I am pretty stoic in front of people and I whispered “I feel like I failed him”.
My vet said “What a beautiful day. This was the right decision.”
Oh dang @Pennywell Bay What a champ. Look at him go! Hugs to you, and all of the people who loved that pony. Glad you had a gorgeous day to send him on his way. I must keep kleenex nearby from now on.
@IdahoRider I’ve been following along your thread and just want you to know that I’m thinking of you during this troubling time. It’s crushing having to go through this. Sympathy and hugs!!
Giving them a safe and peaceful end is never a failure. We can’t make them live forever so the next best option is to prevent them from suffering a day, if it’s in our power to do so. Hugs to you.
We just went through this with one of our dogs, whose arthritis was really starting to impact her quality of life. On a warm, bright sunny day we gave her a triple dose of her pain meds and drove her to the beach, where she was able to run and swim for the first time in more than a year. We went straight from the beach to the vet, stopping on the way at a drive through to get her an ice cream cone. She walked into the vet with her tail wagging, got a treat from each of the staff, got heavily sedated and fell asleep with her head in my lap before the vet gave her final injection.
This made me cry.
I called and made the appointment. I did explain to the receptionist that I wanted to have a discussion with the vet first, but that the appointment was for helping him across The Bridge.
It is for the 25th. That gives me enough time to live with the fact of it and see what it feels like, but not be too far out.
Thank you everyone so much. And if Noodle could talk, he would also express his gratitude.
Sheilah
So sorry,
It royally sucks.
But you made the decision you knew was the right one.
Always better to do it before there is a crisis. That is SO MUCH harder on the horse and the owner.
There are enough times we cannot keep them from suffering, that it is kinda nice when we can give them that last wonderful day full of good feelings for them.
Personally, if my old man gives me the choice-because he is the type to not give me any warning-He is eating everything and anything he wants. No point in worrying about that bag of sweet feed causing founder-He’s going to be dead in an hour anyway-let him be happy.
Oh, @Pennywell Bay you didn’t fail him. You did everything right. It probably doesn’t help to hear that because we always think there should have been one more thing to try, one more thing to do, but sometimes there just isn’t.
@IdahoRider - I think you’re making the right choice. Taking his pain away and making it your own is never wrong.
I have to say, I agree with this. I know so many horses who were put down on their worst days. I suppose ultimately it doesn’t matter, because they’re gone, end result. But it seems so awful to wait that long. I remember Coach, who was such a wonderful horse. His last owner waited until the day they couldn’t get him up in the stall. The struggle, the struggle, the people, the horse, the vet, struggling struggling. Finally they made the decision. It just seemed so hard on him, his owner, the vet, everybody.
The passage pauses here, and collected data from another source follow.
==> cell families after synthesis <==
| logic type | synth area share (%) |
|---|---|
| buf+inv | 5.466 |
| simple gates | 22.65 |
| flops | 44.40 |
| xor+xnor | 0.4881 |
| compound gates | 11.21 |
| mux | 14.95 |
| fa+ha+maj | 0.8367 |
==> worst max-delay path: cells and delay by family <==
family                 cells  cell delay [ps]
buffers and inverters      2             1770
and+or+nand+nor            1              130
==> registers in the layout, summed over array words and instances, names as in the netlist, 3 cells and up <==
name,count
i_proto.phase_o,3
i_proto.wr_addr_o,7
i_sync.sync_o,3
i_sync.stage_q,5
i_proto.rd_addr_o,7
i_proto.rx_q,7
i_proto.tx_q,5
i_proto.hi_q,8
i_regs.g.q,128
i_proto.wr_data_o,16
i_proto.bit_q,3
File: src/rtl/wavetmr8_pkg.sv
package wavetmr8_pkg;

  typedef enum logic [2:0] {
    WM_NORMAL = 3'd0,
    WM_PWM_PC = 3'd1,
    WM_CTC    = 3'd2
  } wmode_e;

  typedef enum logic [1:0] {
    ACT_HOLD   = 2'd0,
    ACT_TOGGLE = 2'd1,
    ACT_CLEAR  = 2'd2,
    ACT_SET    = 2'd3
  } act_e;

  localparam int NCH   = 2;
  localparam int NFLAG = NCH + 1;

  function automatic logic act_apply(input logic [1:0] act, input logic cur);
    case (act_e'(act))
      ACT_TOGGLE: return ~cur;
      ACT_CLEAR:  return 1'b0;
      ACT_SET:    return 1'b1;
      default:    return cur;
    endcase
  endfunction

  function automatic logic is_pwm(input logic [2:0] m);
    return m == WM_PWM_PC;
  endfunction

  function automatic logic is_ctc(input logic [2:0] m);
    return m == WM_CTC;
  endfunction

  // level of a PWM pin given inversion and the "high" sense
  function automatic logic pwm_level(input logic inv, input logic high);
    return inv ^ high;
  endfunction

endpackage

File: src/rtl/wavetmr8_flag.sv
module wavetmr8_flag (
  input  logic clk,
  input  logic rst_n,
  input  logic set_i,
  input  logic clr_i,
  output logic flag_o
);

  always_ff @(posedge clk) begin
    if (!rst_n) flag_o <= 1'b0;
    else        flag_o <= set_i | (flag_o & ~clr_i);
  end

endmodule

File: src/rtl/wavetmr8_count.sv
module wavetmr8_count #(
  parameter int CW = 8
) (
  input  logic          clk,
  input  logic          rst_n,
  input  logic          step_en,
  input  logic          load,
  input  logic [CW-1:0] load_val,
  input  logic          pwm,
  input  logic          ctc,
  input  logic [CW-1:0] ctc_top,
  output logic [CW-1:0] count,
  output logic          dn_next,
  output logic          ovf_evt,
  output logic          top_evt,
  output logic          bot_evt
);

  localparam logic [CW-1:0] MAXV = {CW{1'b1}};
  localparam logic [CW-1:0] ONE  = {{(CW-1){1'b0}}, 1'b1};

  logic          dn_q;
  logic [CW-1:0] nxt;

  function automatic logic [CW-1:0] step_val(input logic [CW-1:0] c,
                                             input logic p, input logic k,
                                             input logic d,
                                             input logic [CW-1:0] t);
    if (p) return d ? c - ONE : c + ONE;
    if (k && c == t) return '0;
    return c + ONE;
  endfunction

  // direction used by this step: turn at the two ends
  always_comb begin
    if (!pwm)               dn_next = 1'b0;
    else if (count == MAXV) dn_next = 1'b1;
    else if (count == '0)   dn_next = 1'b0;
    else                    dn_next = dn_q;
  end

  assign nxt     = step_val(count, pwm, ctc, dn_next, ctc_top);
  assign ovf_evt = step_en && (nxt == '0) && (!ctc || count == MAXV);
  assign top_evt = step_en && pwm && (count == MAXV);
  assign bot_evt = step_en && pwm && (count == '0);

  always_ff @(posedge clk) begin
    if (!rst_n) begin
      count <= '0;
      dn_q  <= 1'b0;
    end else begin
      if (load)         count <= load_val;
      else if (step_en) count <= nxt;
      if (step_en)      dn_q  <= dn_next;
    end
  end

endmodule

File: src/rtl/wavetmr8_chan.sv
module wavetmr8_chan
  import wavetmr8_pkg::*;
#(
  parameter int CW = 8
) (
  input  logic          clk,
  input  logic          rst_n,
  input  logic          step_en,
  input  logic          pwm,
  input  logic          top_evt,
  input  logic          bot_evt,
  input  logic          dn_next,
  input  logic [CW-1:0] count,
  input  logic          we,
  input  logic [CW-1:0] wdata,
  input  logic [1:0]    act,
  input  logic          force_i,
  output logic [CW-1:0] ocr,
  output logic          pin,
  output logic          hit_evt
);

  logic [CW-1:0] stage_q;
  logic          pin_nxt;
  logic          pwm_drive;
  logic          pwm_inv;

  assign hit_evt   = step_en && (count == ocr);
  assign pwm_drive = act[1];
  assign pwm_inv   = (act == 2'b11);

  always_comb begin
    pin_nxt = pin;
    if (!pwm) begin
      if (hit_evt || force_i) pin_nxt = act_apply(act, pin);
    end else if (pwm_drive) begin
      if (bot_evt)      pin_nxt = pwm_level(pwm_inv, ocr != '0);
      else if (hit_evt) pin_nxt = pwm_level(pwm_inv, dn_next);
    end
  end

  always_ff @(posedge clk) begin
    if (!rst_n) begin
      stage_q <= '0;
      ocr     <= '0;
      pin     <= 1'b0;
    end else begin
      if (we) stage_q <= wdata;
      if (we && !pwm)   ocr <= wdata;
      else if (top_evt) ocr <= stage_q;
      pin <= pin_nxt;
    end
  end

endmodule

File: src/rtl/wavetmr8.sv
module wavetmr8
  import wavetmr8_pkg::*;
#(
  parameter int CW = 8
) (
  input  logic             clk,
  input  logic             rst_n,
  input  logic             tick,
  input  logic [2:0]       wave_mode,
  input  logic [1:0]       act_a,
  input  logic [1:0]       act_b,
  input  logic             cnt_we,
  input  logic [CW-1:0]    cnt_wdata,
  input  logic             cmp_a_we,
  input  logic             cmp_b_we,
  input  logic [CW-1:0]    cmp_wdata,
  input  logic             force_a,
  input  logic             force_b,
  input  logic [NFLAG-1:0] flag_w1c,
  input  logic [NFLAG-1:0] flag_ack,
  output logic [CW-1:0]    count,
  output logic [CW-1:0]    cmp_a,
  output logic [CW-1:0]    cmp_b,
  output logic             pin_a,
  output logic             pin_b,
  output logic             ovf_flag,
  output logic             hit_a_flag,
  output logic             hit_b_flag
);

  // named internal events (observed by the checker)
  logic             step_en;
  logic             pwm_m;
  logic             ctc_m;
  logic             ovf_evt;
  logic             top_evt;
  logic             bot_evt;
  logic             dn_next;
  logic [NCH-1:0]   hit_v;
  logic [NCH-1:0]   we_v;
  logic [NCH-1:0]   force_v;
  logic [NCH-1:0]   pin_v;
  logic [1:0]       act_v [NCH];
  logic [CW-1:0]    ocr_v [NCH];
  logic [NFLAG-1:0] set_v;
  logic [NFLAG-1:0] flag_v;

  assign step_en = tick & ~cnt_we;
  assign pwm_m   = is_pwm(wave_mode);
  assign ctc_m   = is_ctc(wave_mode);

  assign we_v     = {cmp_b_we, cmp_a_we};
  assign force_v  = {force_b, force_a};
  assign act_v[0] = act_a;
  assign act_v[1] = act_b;

  wavetmr8_count #(.CW(CW)) u_count (
    .clk      (clk),
    .rst_n    (rst_n),
    .step_en  (step_en),
    .load     (cnt_we),
    .load_val (cnt_wdata),
    .pwm      (pwm_m),
    .ctc      (ctc_m),
    .ctc_top  (ocr_v[0]),
    .count    (count),
    .dn_next  (dn_next),
    .ovf_evt  (ovf_evt),
    .top_evt  (top_evt),
    .bot_evt  (bot_evt)
  );

  for (genvar i = 0; i < NCH; i++) begin : g_ch
    wavetmr8_chan #(.CW(CW)) u_chan (
      .clk     (clk),
      .rst_n   (rst_n),
      .step_en (step_en),
      .pwm     (pwm_m),
      .top_evt (top_evt),
      .bot_evt (bot_evt),
      .dn_next (dn_next),
      .count   (count),
      .we      (we_v[i]),
      .wdata   (cmp_wdata),
      .act     (act_v[i]),
      .force_i (force_v[i] & ~pwm_m),
      .ocr     (ocr_v[i]),
      .pin     (pin_v[i]),
      .hit_evt (hit_v[i])
    );
  end

  assign set_v = {hit_v, ovf_evt};

  for (genvar f = 0; f < NFLAG; f++) begin : g_flag
    wavetmr8_flag u_flag (
      .clk    (clk),
      .rst_n  (rst_n),
      .set_i  (set_v[f]),
      .clr_i  (flag_w1c[f] | flag_ack[f]),
      .flag_o (flag_v[f])
    );
  end

  assign cmp_a      = ocr_v[0];
  assign cmp_b      = ocr_v[1];
  assign pin_a      = pin_v[0];
  assign pin_b      = pin_v[1];
  assign ovf_flag   = flag_v[0];
  assign hit_a_flag = flag_v[1];
  assign hit_b_flag = flag_v[2];

endmodule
And yet it’s really hard to know when is “when” before those awful days. The horse is doing fine – until the day he isn’t.
Struggling with this with my big dog now, too. He’s fine, can get up the 16 foot ramp. The day he can’t do that will be “when”.
Substitute any animal for horse. It can be so hard to know when until you’ve waited too long. Another ‘mental metric’ to me is if you are keeping them around for you or for them.
Mostly my dogs but the same mental ‘struggle’ with most of them. However, I also believe they tell me when they are done and I respect that request from them. It’s the least I can do after sharing a joyful and loving life with them and knowing I may not have them physically with me but they’re always with me.